Referring to a plan view of FIG. 7, the integrated circuit 12 includes photodiodes 12a, 12b, 12c, and 12d which are adjacent to each other in the X direction. Each of the photodiodes 12a, 12b, 12c, and 12d has a length of X1 in the X direction and a width of Y1 in a Y direction. Light receiving areas of the photodiodes 12a, 12b, 12c, and 12d are equal to each other.
Referring to a plan view of FIG. 8, the slit member 11 includes light transmitting sections 11a and light shielding sections 11b which are alternately adjacent to each other in the X direction. Each of the light transmitting sections 11a and the light shielding sections 11b has a length of 2×X1 in the X direction and a width of Y1+α (>Y1) in the Y direction.
Referring back to FIG. 6A, output signals of the photodiodes 12a and 12c are compared by a comparator 13, and the comparison result is output as a detection signal from a terminal 14. Output signals of the photodiodes 12b and 12d are compared by a comparator 15, and the comparison result is output as a detection signal from a terminal 16.
When the slit member 11 moves rightward in the X direction with respect to the integrated circuit 12, the incident light intensities on the photodiodes 12a, 12b, 12c, and 12d change as shown in (A), (B), (C), and (D), respectively, of FIG. 9.
Thus, the output signal of the comparator 13 and the output signal of the comparator 15 change as shown in (E) and (F), respectively, of FIG. 9, wherein the waveform of the output signal of the comparator 15 is delayed by a ¼ period relative to the waveform of the output signal of the comparator 13. On the other hand, when the slit member 11 moves leftward in the X direction with respect to the integrated circuit 12, the waveform of the output signal of the comparator 15 is advanced by a ¼ period relative to the waveform of the output signal of the comparator 13.
Incidentally, Japanese Patent Laid-Open Publication No. 6-18290 discloses an encoder device comprising a member that moves in a direction of an array of openings, a light receiving element that detects lights passing through the openings, and a signal processor that generates output pulses corresponding to detection outputs from light receivers of the light receiving element.

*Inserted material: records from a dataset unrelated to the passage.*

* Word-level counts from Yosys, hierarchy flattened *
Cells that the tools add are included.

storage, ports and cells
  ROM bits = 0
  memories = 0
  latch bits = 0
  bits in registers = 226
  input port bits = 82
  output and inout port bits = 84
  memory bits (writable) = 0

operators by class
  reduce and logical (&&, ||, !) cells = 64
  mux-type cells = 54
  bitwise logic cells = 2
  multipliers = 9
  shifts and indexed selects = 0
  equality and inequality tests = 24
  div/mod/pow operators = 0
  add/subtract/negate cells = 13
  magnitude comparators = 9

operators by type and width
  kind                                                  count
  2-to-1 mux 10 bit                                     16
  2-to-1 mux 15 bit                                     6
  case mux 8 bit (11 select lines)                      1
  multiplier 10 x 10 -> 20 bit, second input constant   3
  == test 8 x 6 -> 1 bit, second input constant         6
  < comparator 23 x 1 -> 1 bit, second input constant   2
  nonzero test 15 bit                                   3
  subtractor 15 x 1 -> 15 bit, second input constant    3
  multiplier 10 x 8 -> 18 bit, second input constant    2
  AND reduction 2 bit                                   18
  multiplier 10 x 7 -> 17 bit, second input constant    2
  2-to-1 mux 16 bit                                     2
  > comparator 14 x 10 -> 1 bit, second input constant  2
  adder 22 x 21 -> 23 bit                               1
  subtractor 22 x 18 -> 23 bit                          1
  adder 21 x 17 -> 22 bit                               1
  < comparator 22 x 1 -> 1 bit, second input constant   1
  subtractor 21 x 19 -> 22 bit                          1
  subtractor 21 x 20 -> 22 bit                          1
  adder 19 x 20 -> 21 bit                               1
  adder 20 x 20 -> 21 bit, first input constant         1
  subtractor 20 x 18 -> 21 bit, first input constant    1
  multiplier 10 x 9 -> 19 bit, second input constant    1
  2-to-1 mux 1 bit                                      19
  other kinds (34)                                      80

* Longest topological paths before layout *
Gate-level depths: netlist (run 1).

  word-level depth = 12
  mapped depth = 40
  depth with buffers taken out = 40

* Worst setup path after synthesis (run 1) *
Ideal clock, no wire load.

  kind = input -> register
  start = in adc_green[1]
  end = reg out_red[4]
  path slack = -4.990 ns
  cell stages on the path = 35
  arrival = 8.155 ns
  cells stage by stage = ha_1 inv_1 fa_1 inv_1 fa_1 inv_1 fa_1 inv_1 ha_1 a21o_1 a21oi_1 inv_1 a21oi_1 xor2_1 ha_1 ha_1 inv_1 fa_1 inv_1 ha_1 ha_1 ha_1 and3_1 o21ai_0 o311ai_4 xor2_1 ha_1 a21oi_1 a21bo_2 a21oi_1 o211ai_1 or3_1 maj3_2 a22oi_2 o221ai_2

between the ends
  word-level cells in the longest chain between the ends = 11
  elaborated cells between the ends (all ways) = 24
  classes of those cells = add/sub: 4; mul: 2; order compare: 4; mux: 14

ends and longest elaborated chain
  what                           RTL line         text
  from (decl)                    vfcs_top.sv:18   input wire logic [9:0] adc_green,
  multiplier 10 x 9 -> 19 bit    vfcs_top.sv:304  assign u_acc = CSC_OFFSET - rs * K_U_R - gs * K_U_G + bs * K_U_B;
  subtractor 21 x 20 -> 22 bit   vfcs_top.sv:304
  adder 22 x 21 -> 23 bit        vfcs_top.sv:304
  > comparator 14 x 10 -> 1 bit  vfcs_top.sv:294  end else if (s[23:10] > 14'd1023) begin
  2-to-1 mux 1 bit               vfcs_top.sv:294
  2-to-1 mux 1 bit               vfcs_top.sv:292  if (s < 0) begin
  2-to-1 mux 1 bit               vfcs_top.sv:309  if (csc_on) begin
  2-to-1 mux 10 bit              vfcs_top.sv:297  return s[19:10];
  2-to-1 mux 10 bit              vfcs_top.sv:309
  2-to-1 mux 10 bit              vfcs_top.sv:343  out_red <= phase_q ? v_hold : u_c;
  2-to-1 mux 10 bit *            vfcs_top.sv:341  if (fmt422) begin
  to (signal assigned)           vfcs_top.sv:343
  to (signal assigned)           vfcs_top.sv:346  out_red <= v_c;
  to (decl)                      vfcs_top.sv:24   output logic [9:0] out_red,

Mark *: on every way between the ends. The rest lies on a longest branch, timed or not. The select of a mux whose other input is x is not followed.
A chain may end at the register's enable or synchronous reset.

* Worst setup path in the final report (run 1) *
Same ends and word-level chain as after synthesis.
`src/reset_cause_defines.vh`:
```
// Constants for the reset-cause recording block.
// Assumes one 100 MHz core clock and a plain register port.
`ifndef RESET_CAUSE_DEFINES_VH
`define RESET_CAUSE_DEFINES_VH

`define ADDR_FLAGS 2'h0
`define ADDR_STATUS 2'h1
`define ADDR_CONFIG 2'h2

`define BIT_STACK_OVER 7
`define BIT_STACK_UNDER 6
`define BIT_WINDOW 5
`define BIT_WATCHDOG 4
`define BIT_EXTERNAL 3
`define BIT_INSTR 2
`define BIT_POWER_ON 1
`define BIT_BROWN_OUT 0

`define FLAGS_POWER_ON 8'h3c
`define RESET_VECTOR 16'h0000
`define IRQ_VECTOR 16'h0004

`define CFG_STACK_RESET 0
`define CFG_GIE 1

`endif

```
`src/reset_cause_status.v`:
```
// Reset-cause recording: flags register, timeout and power-down bits, restart address.
// Assumes event inputs are one-cycle pulses synchronous to clk; resetn is the power-on reset.
//
// Decided for this implementation: the strobed register port and the address map.
`timescale 1ns/1ns
`include "reset_cause_defines.vh"
module reset_cause_status #(
  parameter PC_WIDTH = 16
) (
  // Clock and power-on reset
  input wire clk,
  input wire resetn,
  // Reset and wake events, one-cycle pulses
  input wire brownOutEvt,
  input wire extPinEvt,
  input wire watchdogEvt,
  input wire windowEvt,
  input wire instrResetEvt,
  input wire stackOverEvt,
  input wire stackUnderEvt,
  input wire interruptWakeEvt,
  // Core state
  input wire sleeping,
  input wire [PC_WIDTH-1:0] currentPc,
  // Register port
  input wire [1:0] addr,
  input wire [7:0] wdata,
  input wire wr,
  input wire rd,
  output reg [7:0] rdata,
  // Core outputs
  output reg timeoutBit,
  output reg powerDownBit,
  output reg coreReset,
  output reg pcLoad,
  output reg [PC_WIDTH-1:0] pcValue
);

  reg [7:0] flags;
  reg stackResetEnable;
  reg globalIrqEnable;
  reg [7:0] next_flags;
  reg next_timeout;
  reg next_powerDown;
  reg next_reset;
  reg next_load;
  reg [PC_WIDTH-1:0] next_pc;
  reg irqPending;

  wire stackOverRst = stackOverEvt & stackResetEnable;
  wire stackUnderRst = stackUnderEvt & stackResetEnable;
  wire watchdogWake = watchdogEvt & sleeping;
  wire watchdogRst = watchdogEvt & ~sleeping;
  wire irqWake = interruptWakeEvt & sleeping;
  wire [PC_WIDTH-1:0] pcPlusOne = currentPc + {{(PC_WIDTH-1){1'b0}}, 1'b1};

  // Firmware write first, hardware events afterwards so a coincident event wins
  always @* begin
    next_flags = flags;
    next_timeout = timeoutBit;
    next_powerDown = powerDownBit;
    next_reset = 1'b0;
    next_load = 1'b0;
    next_pc = pcValue;
    if (wr && addr == `ADDR_FLAGS) begin
      next_flags = wdata;
    end
    if (brownOutEvt) begin
      // Power-on, watchdog and window flags are left as they were
      next_flags[`BIT_STACK_OVER] = 1'b0;
      next_flags[`BIT_STACK_UNDER] = 1'b0;
      next_flags[`BIT_EXTERNAL] = 1'b1;
      next_flags[`BIT_INSTR] = 1'b1;
      next_flags[`BIT_BROWN_OUT] = 1'b0;
      next_timeout = 1'b1;
      next_powerDown = 1'b1;
      next_reset = 1'b1;
    end else begin
      if (extPinEvt) begin
        next_flags[`BIT_EXTERNAL] = 1'b0;
        next_reset = 1'b1;
        if (sleeping) begin
          next_timeout = 1'b1;
          next_powerDown = 1'b0;
        end
      end
      if (watchdogRst) begin
        next_flags[`BIT_WATCHDOG] = 1'b0;
        next_timeout = 1'b0;
        next_reset = 1'b1;
      end
      if (windowEvt) begin
        next_flags[`BIT_WINDOW] = 1'b0;
        next_timeout = 1'b1;
        next_reset = 1'b1;
      end
      if (instrResetEvt) begin
        next_flags[`BIT_INSTR] = 1'b0;
        next_reset = 1'b1;
      end
      if (stackOverRst) begin
        next_flags[`BIT_STACK_OVER] = 1'b1;
        next_reset = 1'b1;
      end
      if (stackUnderRst) begin
        next_flags[`BIT_STACK_UNDER] = 1'b1;
        next_reset = 1'b1;
      end
      if (!next_reset && watchdogWake) begin
        next_timeout = 1'b0;
        next_powerDown = 1'b0;
        next_load = 1'b1;
        next_pc = pcPlusOne;
      end else if (!next_reset && irqWake) begin
        next_timeout = 1'b1;
        next_powerDown = 1'b0;
        next_load = 1'b1;
        next_pc = pcPlusOne;
      end
    end
    if (next_reset) begin
      next_load = 1'b1;
      next_pc = `RESET_VECTOR;
    end else if (irqPending) begin
      next_load = 1'b1;
      next_pc = `IRQ_VECTOR;
    end
  end

  // Power-on state: address zero, status 1 1000, flags 0011 110x with x taken as 0
  always @(posedge clk or negedge resetn) begin
    if (!resetn) begin
      flags <= `FLAGS_POWER_ON;
      timeoutBit <= 1'b1;
      powerDownBit <= 1'b1;
      coreReset <= 1'b1;
      pcLoad <= 1'b1;
      pcValue <= `RESET_VECTOR;
      irqPending <= 1'b0;
      stackResetEnable <= 1'b1;
      globalIrqEnable <= 1'b0;
      rdata <= 8'h00;
    end else begin
      flags <= next_flags;
      timeoutBit <= next_timeout;
      powerDownBit <= next_powerDown;
      coreReset <= next_reset;
      pcLoad <= next_load;
      pcValue <= next_pc;
      // Vector taken one cycle after the resume address, once the next instruction ran
      irqPending <= ~next_reset & ~brownOutEvt & irqWake & globalIrqEnable & ~watchdogWake;
      if (next_reset) begin
        globalIrqEnable <= 1'b0;
      end else if (wr && addr == `ADDR_CONFIG) begin
        stackResetEnable <= wdata[`CFG_STACK_RESET];
        globalIrqEnable <= wdata[`CFG_GIE];
      end
      if (rd) begin
        case (addr)
          `ADDR_FLAGS: rdata <= flags;
          `ADDR_STATUS: rdata <= {3'h0, timeoutBit, powerDownBit, 3'h0};
          `ADDR_CONFIG: rdata <= {6'h00, globalIrqEnable, stackResetEnable};
          default: rdata <= 8'h00;
        endcase
      end else begin
        rdata <= 8'h00;
      end
    end
  end

endmodule

```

As shown in (A) of FIG. 9, when the slit member 11 moves rightward in the X direction relative to the integrated circuit 12 at a constant velocity, the incident light intensity on the photodiode 12a monotonically increases for a time period τ, is maximized for the next time period τ, and then monotonically decreases for the next time period τ. Meanwhile, as shown in (C) of FIG. 9, the incident light intensity on the photodiode 12c monotonically decreases for a time period τ, is minimized for the next time period τ, and monotonically increases for the next time period τ.
The detection signal output from the comparator 13 shown in (E) of FIG. 9 falls at the point when the incident light intensity on the photodiode 12c falls below the incident light intensity on the photodiode 12a. Because of monotonic increase and decrease of the input signals to the comparator 13, a time fluctuation, i.e., jitter on the falling edge of the detection signal output from the comparator 13 is large. For the same reason, jitter on the on the rising edge is also large. Similarly, jitter on the rising and falling edges of the detection signal output from the comparator 15 shown in (F) is large.